:: Data listing

**config.mk**
```make
export PLATFORM = sky130hd
export DESIGN_NAME = flow_control_branch_unit
export DESIGN_NICKNAME = d
export VERILOG_FILES = /design/src/include/flow_pkg.sv /design/src/verilog/flow_compare.sv /design/src/verilog/flow_control_branch_unit.sv
export SDC_FILE = /design/constraint.sdc
export NUM_CORES = 1
export LEC_CHECK = 0
export ABC_CLOCK_PERIOD_IN_PS = 4300
export BUFFER_PORTS_ARGS = -buffer_cell sky130_fd_sc_hd__buf_4
export CORE_MARGIN = 4
export CORE_UTILIZATION = 56
export CTS_CLUSTER_SIZE = 25
export DETAILED_ROUTE_END_ITERATION = 10
export HOLD_SLACK_MARGIN = 0.12
export PLACE_DENSITY = 0.87
export RECOVER_POWER = 100
export SLEW_MARGIN = 5
export SYNTH_ARGS = -nofsm -noshare
export SYNTH_HDL_FRONTEND = slang
export SYNTH_SLANG_ARGS = --single-unit
```
**constraint.sdc**
```tcl
create_clock -name clk -period 4.3 [get_ports clk]
set_input_delay 0.86 -clock clk [delete_from_list [all_inputs] [get_ports clk]]
set_output_delay 0.86 -clock clk [all_outputs]
set_load 0.03 [all_outputs]
```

::::

• What to do:
Copy the entries word for word. Leave nothing out.

• Exercise answer:
**config.mk**
```make
export PLATFORM = sky130hd
export DESIGN_NAME = flow_control_branch_unit
export DESIGN_NICKNAME = d
export VERILOG_FILES = /design/src/include/flow_pkg.sv /design/src/verilog/flow_compare.sv /design/src/verilog/flow_control_branch_unit.sv
export SDC_FILE = /design/constraint.sdc
export NUM_CORES = 1
export LEC_CHECK = 0
export ABC_CLOCK_PERIOD_IN_PS = 4300
export BUFFER_PORTS_ARGS = -buffer_cell sky130_fd_sc_hd__buf_4
export CORE_MARGIN = 4
export CORE_UTILIZATION = 56
export CTS_CLUSTER_SIZE = 25
export DETAILED_ROUTE_END_ITERATION = 10
export HOLD_SLACK_MARGIN = 0.12
export PLACE_DENSITY = 0.87
export RECOVER_POWER = 100
export SLEW_MARGIN = 5
export SYNTH_ARGS = -nofsm -noshare
export SYNTH_HDL_FRONTEND = slang
export SYNTH_SLANG_ARGS = --single-unit
```
**constraint.sdc**
```tcl
create_clock -name clk -period 4.3 [get_ports clk]
set_input_delay 0.86 -clock clk [delete_from_list [all_inputs] [get_ports clk]]
set_output_delay 0.86 -clock clk [all_outputs]
set_load 0.03 [all_outputs]
```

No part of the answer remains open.